• TASK PROMPT
Search the listing for the string "activity". Copy every line that has it.

- - - - -

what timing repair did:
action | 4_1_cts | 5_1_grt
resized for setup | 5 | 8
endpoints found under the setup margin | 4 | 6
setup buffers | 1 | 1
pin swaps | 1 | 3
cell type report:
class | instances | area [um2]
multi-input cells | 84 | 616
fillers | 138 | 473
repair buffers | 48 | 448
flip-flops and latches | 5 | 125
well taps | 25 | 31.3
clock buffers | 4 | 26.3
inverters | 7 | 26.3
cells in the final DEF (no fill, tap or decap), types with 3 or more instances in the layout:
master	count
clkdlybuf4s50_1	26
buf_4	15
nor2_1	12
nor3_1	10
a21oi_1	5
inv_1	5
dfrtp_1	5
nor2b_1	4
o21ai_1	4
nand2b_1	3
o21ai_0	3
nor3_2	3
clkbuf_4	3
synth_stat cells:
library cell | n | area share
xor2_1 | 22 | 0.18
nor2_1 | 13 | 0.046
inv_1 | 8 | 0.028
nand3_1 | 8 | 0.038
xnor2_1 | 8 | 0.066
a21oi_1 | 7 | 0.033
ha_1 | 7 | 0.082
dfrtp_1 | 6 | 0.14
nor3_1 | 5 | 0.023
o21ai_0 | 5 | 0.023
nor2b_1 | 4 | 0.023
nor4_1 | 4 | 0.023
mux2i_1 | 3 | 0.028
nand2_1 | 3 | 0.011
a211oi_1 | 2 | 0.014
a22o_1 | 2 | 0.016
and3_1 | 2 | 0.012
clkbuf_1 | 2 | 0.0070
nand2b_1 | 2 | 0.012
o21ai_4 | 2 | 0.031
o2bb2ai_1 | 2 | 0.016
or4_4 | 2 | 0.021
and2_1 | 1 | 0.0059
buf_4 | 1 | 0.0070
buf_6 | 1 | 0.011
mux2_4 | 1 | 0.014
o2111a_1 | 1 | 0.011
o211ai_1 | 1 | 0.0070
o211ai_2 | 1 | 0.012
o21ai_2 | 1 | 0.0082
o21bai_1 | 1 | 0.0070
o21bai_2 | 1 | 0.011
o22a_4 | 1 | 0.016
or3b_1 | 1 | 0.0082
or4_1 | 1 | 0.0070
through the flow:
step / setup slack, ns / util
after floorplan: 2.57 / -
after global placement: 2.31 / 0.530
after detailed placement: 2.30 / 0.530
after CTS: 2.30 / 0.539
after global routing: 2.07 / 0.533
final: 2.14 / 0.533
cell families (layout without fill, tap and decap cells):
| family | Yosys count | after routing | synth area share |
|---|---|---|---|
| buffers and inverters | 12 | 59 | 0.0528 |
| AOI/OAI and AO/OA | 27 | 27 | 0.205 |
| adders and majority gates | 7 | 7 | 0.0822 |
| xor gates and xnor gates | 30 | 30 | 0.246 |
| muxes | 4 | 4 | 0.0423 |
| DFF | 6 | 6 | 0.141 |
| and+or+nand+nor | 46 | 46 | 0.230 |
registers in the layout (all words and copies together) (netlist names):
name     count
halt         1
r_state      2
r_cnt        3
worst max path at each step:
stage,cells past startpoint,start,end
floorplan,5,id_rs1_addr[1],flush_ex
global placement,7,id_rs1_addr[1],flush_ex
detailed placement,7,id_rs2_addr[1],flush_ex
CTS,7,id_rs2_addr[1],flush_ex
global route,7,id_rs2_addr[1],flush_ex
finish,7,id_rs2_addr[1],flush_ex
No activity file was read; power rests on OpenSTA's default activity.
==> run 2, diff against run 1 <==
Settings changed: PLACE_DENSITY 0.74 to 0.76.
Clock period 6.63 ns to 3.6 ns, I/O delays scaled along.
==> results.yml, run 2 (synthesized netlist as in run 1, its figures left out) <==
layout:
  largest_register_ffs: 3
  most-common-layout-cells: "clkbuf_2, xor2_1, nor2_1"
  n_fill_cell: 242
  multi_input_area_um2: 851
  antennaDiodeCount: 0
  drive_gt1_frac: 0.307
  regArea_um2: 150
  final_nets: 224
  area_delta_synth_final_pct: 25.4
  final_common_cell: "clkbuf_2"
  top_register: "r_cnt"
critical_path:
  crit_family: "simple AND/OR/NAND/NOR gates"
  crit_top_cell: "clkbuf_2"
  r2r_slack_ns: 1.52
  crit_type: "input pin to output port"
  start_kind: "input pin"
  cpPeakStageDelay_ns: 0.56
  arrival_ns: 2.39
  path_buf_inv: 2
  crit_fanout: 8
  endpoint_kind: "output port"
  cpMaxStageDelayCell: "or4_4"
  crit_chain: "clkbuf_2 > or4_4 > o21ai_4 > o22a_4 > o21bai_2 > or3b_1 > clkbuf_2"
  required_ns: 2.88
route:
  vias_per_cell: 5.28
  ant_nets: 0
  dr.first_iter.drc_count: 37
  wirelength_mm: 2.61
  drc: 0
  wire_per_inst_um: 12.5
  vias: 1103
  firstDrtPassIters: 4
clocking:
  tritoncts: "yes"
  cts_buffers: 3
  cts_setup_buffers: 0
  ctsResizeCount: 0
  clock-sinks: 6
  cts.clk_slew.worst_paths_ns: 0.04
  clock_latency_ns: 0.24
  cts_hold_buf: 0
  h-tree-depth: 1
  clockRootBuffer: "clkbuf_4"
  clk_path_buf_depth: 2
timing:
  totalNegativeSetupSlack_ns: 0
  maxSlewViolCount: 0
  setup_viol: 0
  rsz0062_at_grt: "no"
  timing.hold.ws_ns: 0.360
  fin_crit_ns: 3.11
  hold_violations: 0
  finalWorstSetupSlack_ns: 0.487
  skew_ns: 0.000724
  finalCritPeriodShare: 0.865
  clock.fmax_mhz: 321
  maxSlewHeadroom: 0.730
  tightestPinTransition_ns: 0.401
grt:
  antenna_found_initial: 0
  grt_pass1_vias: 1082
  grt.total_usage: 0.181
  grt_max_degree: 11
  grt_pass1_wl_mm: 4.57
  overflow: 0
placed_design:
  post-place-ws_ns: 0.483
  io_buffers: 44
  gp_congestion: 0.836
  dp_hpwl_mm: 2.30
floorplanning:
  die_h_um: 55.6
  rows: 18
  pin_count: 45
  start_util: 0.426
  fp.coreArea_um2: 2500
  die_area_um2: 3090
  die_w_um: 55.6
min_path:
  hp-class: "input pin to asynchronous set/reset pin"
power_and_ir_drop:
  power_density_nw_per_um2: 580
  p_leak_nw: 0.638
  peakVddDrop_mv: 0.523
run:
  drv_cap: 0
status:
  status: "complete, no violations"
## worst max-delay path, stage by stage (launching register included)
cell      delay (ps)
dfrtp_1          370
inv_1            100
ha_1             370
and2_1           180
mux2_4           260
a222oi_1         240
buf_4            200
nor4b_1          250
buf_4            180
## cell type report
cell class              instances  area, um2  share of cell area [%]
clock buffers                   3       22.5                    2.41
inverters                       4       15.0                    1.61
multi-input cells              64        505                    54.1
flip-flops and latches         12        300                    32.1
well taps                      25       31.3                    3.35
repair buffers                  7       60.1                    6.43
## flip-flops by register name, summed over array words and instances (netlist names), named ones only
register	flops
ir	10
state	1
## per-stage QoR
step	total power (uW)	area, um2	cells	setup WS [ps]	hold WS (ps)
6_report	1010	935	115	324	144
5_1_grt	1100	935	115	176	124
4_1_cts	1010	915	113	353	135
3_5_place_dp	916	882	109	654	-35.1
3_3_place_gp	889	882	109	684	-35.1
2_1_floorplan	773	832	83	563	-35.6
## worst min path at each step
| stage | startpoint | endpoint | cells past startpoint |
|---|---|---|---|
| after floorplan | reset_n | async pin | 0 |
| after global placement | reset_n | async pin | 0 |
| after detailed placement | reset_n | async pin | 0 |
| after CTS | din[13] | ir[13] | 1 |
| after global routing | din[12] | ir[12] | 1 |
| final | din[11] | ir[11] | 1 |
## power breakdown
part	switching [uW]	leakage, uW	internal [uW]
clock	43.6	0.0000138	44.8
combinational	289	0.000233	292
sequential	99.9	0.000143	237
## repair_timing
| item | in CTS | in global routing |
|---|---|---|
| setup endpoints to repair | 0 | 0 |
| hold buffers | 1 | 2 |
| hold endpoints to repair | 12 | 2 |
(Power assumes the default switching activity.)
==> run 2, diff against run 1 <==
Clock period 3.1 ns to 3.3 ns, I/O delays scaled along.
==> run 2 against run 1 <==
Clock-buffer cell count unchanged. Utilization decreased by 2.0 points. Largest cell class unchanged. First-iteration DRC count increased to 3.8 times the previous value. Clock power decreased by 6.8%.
File: src/rtl/uart_stream_pkg.sv
// Shared types and defaults for the memory-to-UART streaming controller.
package uart_stream_pkg;

  localparam int unsigned ADDR_W_DEF  = 16;
  localparam int unsigned DATA_W_DEF  = 8;
  localparam int unsigned MEM_LAT_MAX = 4;
  // Wide enough to count 0..MEM_LAT_MAX-1 read-latency cycles.
  localparam int unsigned LAT_CNT_W   = $clog2(MEM_LAT_MAX);

  typedef enum logic [2:0] {
    StIdle,
    StRd,
    StLat,
    StWaitTx,
    StSend,
    StAckHi,
    StAckLo,
    StFin
  } state_e;

endpackage

File: src/rtl/stream_addr_gen.sv
// Window address generator: captures base/length, walks the byte offset and
// counts bytes handed to the UART.
module stream_addr_gen
  import uart_stream_pkg::*;
#(
  parameter int unsigned ADDR_W = ADDR_W_DEF
) (
  input  logic              clk,
  input  logic              clear,
  input  logic              load,
  input  logic              advance,
  input  logic [ADDR_W-1:0] base_addr,
  input  logic [ADDR_W-1:0] len_m1,
  output logic [ADDR_W-1:0] mem_addr,
  output logic              last,
  output logic [ADDR_W:0]   byte_cnt
);

  logic [ADDR_W-1:0] base_q;
  logic [ADDR_W-1:0] len_q;
  logic [ADDR_W-1:0] offset_q;
  logic [ADDR_W:0]   cnt_q;
  logic              last_q;

  // Window registers: clear wins over load, load over advance.
  always_ff @(posedge clk) begin
    if (clear) begin
      base_q   <= '0;
      len_q    <= '0;
      offset_q <= '0;
      cnt_q    <= '0;
      last_q   <= 1'b0;
    end else if (load) begin
      base_q   <= base_addr;
      len_q    <= len_m1;
      offset_q <= '0;
      cnt_q    <= '0;
      last_q   <= 1'b0;
    end else if (advance) begin
      // last_q marks that the byte just written was the final one of the window.
      last_q   <= (offset_q == len_q);
      offset_q <= offset_q + 1'b1;
      cnt_q    <= cnt_q + 1'b1;
    end
  end

  // Address wraps silently modulo 2^ADDR_W.
  assign mem_addr = base_q + offset_q;
  assign last     = last_q;
  assign byte_cnt = cnt_q;

endmodule

File: src/rtl/uart_stream_ctrl.sv
// Streams a programmable window of memory bytes to a UART transmitter using
// its busy handshake, with abort and done/aborted completion pulses.
module uart_stream_ctrl
  import uart_stream_pkg::*;
#(
  parameter int unsigned ADDR_W  = ADDR_W_DEF,
  parameter int unsigned DATA_W  = DATA_W_DEF,
  parameter int unsigned MEM_LAT = 1
) (
  input  logic              clk,
  input  logic              rst_n,
  input  logic              start,
  input  logic              abort,
  input  logic [ADDR_W-1:0] base_addr,
  input  logic [ADDR_W-1:0] len_m1,
  output logic [ADDR_W-1:0] mem_addr,
  output logic              mem_rd_en,
  input  logic [DATA_W-1:0] mem_rdata,
  output logic [DATA_W-1:0] tx_data,
  output logic              tx_wr_en,
  input  logic              tx_busy,
  output logic              busy,
  output logic              done,
  output logic              aborted,
  output logic [ADDR_W:0]   byte_cnt
);

  state_e               state_q, state_d;
  logic                 abort_q;
  logic [LAT_CNT_W-1:0] lat_cnt_q;
  logic [DATA_W-1:0]    tx_data_q;
  logic                 done_q;
  logic                 aborted_q;
  logic                 load;
  logic                 advance;
  logic                 last;
  logic                 lat_done;
  logic                 capture;

  assign lat_done = (lat_cnt_q == LAT_CNT_W'(MEM_LAT - 1));
  assign load     = (state_q == StIdle) && start;
  assign advance  = (state_q == StSend);
  assign capture  = (state_q == StLat) && lat_done && !abort_q;

  stream_addr_gen #(
    .ADDR_W (ADDR_W)
  ) u_addr_gen (
    .clk       (clk),
    .clear     (~rst_n),
    .load      (load),
    .advance   (advance),
    .base_addr (base_addr),
    .len_m1    (len_m1),
    .mem_addr  (mem_addr),
    .last      (last),
    .byte_cnt  (byte_cnt)
  );

  // State, abort latch, latency counter, output byte and completion pulses.
  always_ff @(posedge clk) begin
    if (!rst_n) begin
      state_q   <= StIdle;
      abort_q   <= 1'b0;
      lat_cnt_q <= '0;
      tx_data_q <= '0;
      done_q    <= 1'b0;
      aborted_q <= 1'b0;
    end else begin
      state_q   <= state_d;
      // Abort seen alongside an accepted start is dropped: start wins.
      abort_q   <= (state_q == StIdle) ? 1'b0 : (abort_q | abort);
      lat_cnt_q <= (state_q == StLat) ? lat_cnt_q + 1'b1 : '0;
      if (capture) begin
        tx_data_q <= mem_rdata;
      end
      // A stream whose final byte completed reports done even if abort arrived too.
      done_q    <= (state_q == StFin) && last;
      aborted_q <= (state_q == StFin) && !last;
    end
  end

  // Next-state logic for the per-byte read/send/handshake sequence.
  always_comb begin
    state_d = state_q;
    unique case (state_q)
      StIdle:   if (start) state_d = StRd;
      StRd:     state_d = abort_q ? StFin : StLat;
      StLat: begin
        if (abort_q) begin
          state_d = StFin;
        end else if (lat_done) begin
          // Skip the wait state when the UART is already free.
          state_d = tx_busy ? StWaitTx : StSend;
        end
      end
      StWaitTx: begin
        if (abort_q) begin
          state_d = StFin;
        end else if (!tx_busy) begin
          state_d = StSend;
        end
      end
      StSend:   state_d = StAckHi;
      StAckHi:  if (tx_busy) state_d = StAckLo;
      StAckLo:  if (!tx_busy) state_d = (last || abort_q) ? StFin : StRd;
      StFin:    state_d = StIdle;
      default:  state_d = StIdle;
    endcase
  end

  assign mem_rd_en = (state_q == StRd);
  assign tx_wr_en  = (state_q == StSend);
  assign tx_data   = tx_data_q;
  assign busy      = (state_q != StIdle);
  assign done      = done_q;
  assign aborted   = aborted_q;

endmodule
File: config.mk
export PLATFORM = sky130hd
export DESIGN_NAME = uart_stream_ctrl
export DESIGN_NICKNAME = d
export VERILOG_FILES = /design/src/rtl/uart_stream_pkg.sv /design/src/rtl/stream_addr_gen.sv /design/src/rtl/uart_stream_ctrl.sv
export SDC_FILE = /design/constraint.sdc
export NUM_CORES = 1
export LEC_CHECK = 0
export ABC_AREA = 0
export BUFFER_PORTS_ARGS = -buffer_cell sky130_fd_sc_hd__buf_2
export CAP_MARGIN = 30
export CORE_MARGIN = 8
export CORE_UTILIZATION = 54
export CTS_CLUSTER_DIAMETER = 80
export DETAILED_ROUTE_END_ITERATION = 10
export PLACE_DENSITY = 0.79
export SYNTH_ARGS = -nofsm -noshare
export SYNTH_HDL_FRONTEND = slang
export SYNTH_SLANG_ARGS = --single-unit
File: constraint.sdc
create_clock -name clk -period 3.45 [get_ports clk]
set_input_delay 0.1725 -clock clk [delete_from_list [all_inputs] [get_ports clk]]
set_output_delay 0.1725 -clock clk [all_outputs]
set_load 0.02 [all_outputs]
# [Word level (Yosys, flattened, before mapping)]
# Cells that the tools add are included.
[totals] input_bits=45 regBits=82
[classes] muxes=11 n_reduce_logical=15 n_eq_ne=13 n_bitwise=2 n_addsub=4
[ops] cell="3-bit 2-to-1 mux" n=10
[ops] cell="3-bit case mux with 8 select lines" n=1
[ops] cell="17-bit by 1-bit adder with 17-bit output, second input constant" n=1
[ops] cell="16-bit by 1-bit adder with 16-bit output, second input constant" n=1
[ops] cell="16-bit adder" n=1
[ops] cell="16-bit equality test" n=1
[ops] cell="3-bit equality test, second input constant" n=4
[ops] cell="3-bit by 2-bit equality test with 1-bit output, second input constant" n=2
[ops] cell="2-bit != test, second input constant" n=3
[ops] cell="3-bit != test, second input constant" n=2
[ops] cell="1-bit logical AND" n=5
[ops] cell="5-bit AND reduction" n=1
[ops] cell="2-bit OR reduction" n=2
[ops] cell="3-bit by 1-bit equality test with 1-bit output, second input constant" n=1
[ops] cell="3-bit logical NOT" n=1
[ops] cell="3-bit nonzero test" n=1
[ops] cell="2-bit by 1-bit adder with 2-bit output, second input constant" n=1
[ops] cell="1-bit logical NOT" n=2
[ops] cell="2-bit logical NOT" n=1
[ops] cell="2-bit AND reduction" n=1
[ops] cell="1-bit logical OR" n=1
[ops] cell="1-bit inverter" n=1
[ops] cell="1-bit bitwise OR" n=1

# [Logic depth before layout (Yosys ltp)]
[logic_depth] depth_word=4 mapped_depth=8 depth_no_buf=7

# [Cells and area by module]
# From an unflattened synthesis, not the netlist that was laid out.
[hier_totals] hier_cells=471 area_unflattened_um2=4209.0
[by_module_without_submodules] mod="stream_addr_gen" instances=1 area_each_um2=3429.5 cells_each=382
[by_module_without_submodules] mod="uart_stream_ctrl" instances=1 area_each_um2=779.5 cells_each=89

# [Worst setup path after synthesis]
# OpenSTA, ideal clock, no wires.
[synth_path] path_kind="register to output" startpoint="register u_addr_gen.offset_q[0]" endpoint="output port mem_addr[12]" path_slack_ps=1132 stages_incl_launch_ff=8 t_arrival_ps=2145 path_cell_list="dfxtp_1 ha_1 fa_1 a21oi_1 o221ai_1 a21oi_1 o21ai_0 xnor2_1"
[synth_between] elab_chain_cells=1
[synth_rtl] item="from (decl)" line_no="stream_addr_gen.sv:21" rtl="logic [ADDR_W-1:0] offset_q;"
[synth_rtl] item="from (signal assigned)" line_no="stream_addr_gen.sv:42" rtl="offset_q <= offset_q + 1'b1;"
[synth_rtl] item="16-bit adder" line_no="stream_addr_gen.sv:48" rtl="assign mem_addr = base_q + offset_q;"
[synth_rtl] item="to (decl)" line_no="uart_stream_ctrl.sv:16" rtl="output logic [ADDR_W-1:0] mem_addr,"
# No other way between the ends.

# [Worst setup path in the final report]
# Ends and elaborated chain as after synthesis.
--- src/rtl/booth_pkg.sv ---
// Shared types and helpers for the radix-4 Booth sequential multiplier.
package booth_pkg;

    // Controller states: waiting for operands, iterating, holding a result
    typedef enum logic [1:0] {
        IDLE,
        CALC,
        DONE
    } state_t;

    // Radix-4 Booth digit selected by each 3-bit multiplier window
    typedef enum logic [2:0] {
        REC_ZERO,
        REC_P1,
        REC_P2,
        REC_M1,
        REC_M2
    } recode_t;

    // Two multiplier bits retire per iteration; the extra iteration
    // consumes the two extension bits that make unsigned operands exact.
    function automatic int booth_n_iter(input int width);
        return width / 2 + 1;
    endfunction

endpackage

--- src/rtl/booth_r4_recoder.sv ---
// Combinational radix-4 Booth recoder: turns a 3-bit window of the
// multiplier into a partial product of 0, +/-M or +/-2M.
module booth_r4_recoder
    import booth_pkg::*;
#(
    parameter int WIDTH = 16
) (
    input  logic [2:0]       window,
    input  logic [WIDTH+3:0] m,
    output logic [WIDTH+3:0] pp
);

    localparam int PW = WIDTH + 4;

    recode_t        rec;
    logic [PW-1:0]  m_dbl;

    assign m_dbl = {m[PW-2:0], 1'b0};

    // Decode the window {Q[1], Q[0], q_m1} into a Booth digit
    always_comb begin
        rec = REC_ZERO;
        case (window)
            3'b000, 3'b111: rec = REC_ZERO;
            3'b001, 3'b010: rec = REC_P1;
            3'b011:         rec = REC_P2;
            3'b100:         rec = REC_M2;
            default:        rec = REC_M1;
        endcase
    end

    // Form the partial product; negation is two's complement at full width
    always_comb begin
        pp = '0;
        case (rec)
            REC_P1:  pp = m;
            REC_P2:  pp = m_dbl;
            REC_M1:  pp = ~m + PW'(1);
            REC_M2:  pp = ~m_dbl + PW'(1);
            default: pp = '0;
        endcase
    end

endmodule

--- src/rtl/booth_r4_seq_multiplier.sv ---
// Sequential radix-4 Booth multiplier with valid/ready on both sides.
// Operands are extended to WIDTH+2 bits so the same signed datapath
// produces exact products for both signed and unsigned operations.
module booth_r4_seq_multiplier
    import booth_pkg::*;
#(
    parameter int WIDTH = 16
) (
    input  logic               clk,
    input  logic               rst_n,
    input  logic               in_valid,
    output logic               in_ready,
    input  logic               signed_mode,
    input  logic [WIDTH-1:0]   multiplicand,
    input  logic [WIDTH-1:0]   multiplier,
    output logic               out_valid,
    input  logic               out_ready,
    output logic [2*WIDTH-1:0] result,
    output logic               busy
);

    localparam int N_ITER = booth_n_iter(WIDTH);
    localparam int CNT_W  = $clog2(N_ITER + 1);
    localparam int AW     = WIDTH + 4;
    localparam int QW     = WIDTH + 2;

    state_t             state;
    state_t             next_state;

    logic [AW-1:0]      m_reg;
    logic [AW-1:0]      acc;
    logic [QW-1:0]      q_reg;
    logic               q_m1;
    logic [CNT_W-1:0]   count;
    logic [2*WIDTH-1:0] result_reg;

    logic [QW-1:0]      ext_a;
    logic [QW-1:0]      ext_b;
    logic [AW-1:0]      pp;
    logic [AW-1:0]      sum;
    logic [AW-1:0]      next_acc;
    logic [QW-1:0]      next_q;
    logic               accept;
    logic               last_iter;

    assign in_ready  = (state == IDLE) | ((state == DONE) & out_ready);
    assign accept    = in_valid & in_ready;
    assign last_iter = (state == CALC) && (count == CNT_W'(1));
    assign out_valid = (state == DONE);
    assign busy      = (state != IDLE);
    assign result    = result_reg;

    assign ext_a = signed_mode ? {{2{multiplicand[WIDTH-1]}}, multiplicand}
                               : {2'b00, multiplicand};
    assign ext_b = signed_mode ? {{2{multiplier[WIDTH-1]}}, multiplier}
                               : {2'b00, multiplier};

    booth_r4_recoder #(
        .WIDTH (WIDTH)
    ) u_recoder (
        .window ({q_reg[1:0], q_m1}),
        .m      (m_reg),
        .pp     (pp)
    );

    // One iteration: add the partial product, then arithmetic shift of
    // {A, Q, q_m1} right by two, all as a single combinational step.
    always_comb begin
        sum      = acc + pp;
        next_acc = {{2{sum[AW-1]}}, sum[AW-1:2]};
        next_q   = {sum[1:0], q_reg[QW-1:2]};
    end

    // State register
    always_ff @(posedge clk or negedge rst_n) begin
        if (!rst_n) begin
            state <= IDLE;
        end else begin
            state <= next_state;
        end
    end

    // Next-state logic; DONE can reissue straight into CALC with no bubble
    always_comb begin
        next_state = state;
        case (state)
            IDLE: begin
                if (accept) begin
                    next_state = CALC;
                end
            end
            CALC: begin
                if (last_iter) begin
                    next_state = DONE;
                end
            end
            DONE: begin
                if (out_ready) begin
                    next_state = accept ? CALC : IDLE;
                end
            end
            default: next_state = IDLE;
        endcase
    end

    // Datapath: latch extended operands on accept, iterate in CALC, and
    // capture the product on the final iteration so it stays stable in DONE
    always_ff @(posedge clk or negedge rst_n) begin
        if (!rst_n) begin
            m_reg      <= '0;
            acc        <= '0;
            q_reg      <= '0;
            q_m1       <= 1'b0;
            count      <= '0;
            result_reg <= '0;
        end else if (accept) begin
            m_reg <= {{2{ext_a[QW-1]}}, ext_a};
            acc   <= '0;
            q_reg <= ext_b;
            q_m1  <= 1'b0;
            count <= CNT_W'(N_ITER);
        end else if (state == CALC) begin
            acc   <= next_acc;
            q_reg <= next_q;
            q_m1  <= q_reg[1];
            count <= count - CNT_W'(1);
            if (last_iter) begin
                result_reg <= {next_acc[WIDTH-3:0], next_q};
            end
        end
    end

endmodule
--- config.mk ---
export PLATFORM = sky130hd
export DESIGN_NAME = booth_r4_seq_multiplier
export DESIGN_NICKNAME = d
export VERILOG_FILES = /design/src/rtl/booth_pkg.sv /design/src/rtl/booth_r4_recoder.sv /design/src/rtl/booth_r4_seq_multiplier.sv
export SDC_FILE = /design/constraint.sdc
export NUM_CORES = 1
export LEC_CHECK = 0
export CAP_MARGIN = 15
export CORE_UTILIZATION = 45
export CTS_CLUSTER_SIZE = 20
export DETAILED_ROUTE_END_ITERATION = 6
export GPL_ROUTABILITY_DRIVEN = 0
export HOLD_SLACK_MARGIN = 0.03
export PLACE_DENSITY = 0.68
export RECOVER_POWER = 100
export SETUP_SLACK_MARGIN = 0.15
export SLEW_MARGIN = 25
export SYNTH_ARGS = -nofsm -noshare
export SYNTH_HDL_FRONTEND = slang
export SYNTH_SLANG_ARGS = --single-unit
--- constraint.sdc ---
create_clock -name clk -period 4.62 [get_ports clk]
set_input_delay 1.155 -clock clk [delete_from_list [all_inputs] [get_ports clk]]
set_output_delay 1.155 -clock clk [all_outputs]
set_load 0.02 [all_outputs]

- - - - -

• TASK RESULT
No activity file was read; power rests on OpenSTA's default activity.
(Power assumes the default switching activity.)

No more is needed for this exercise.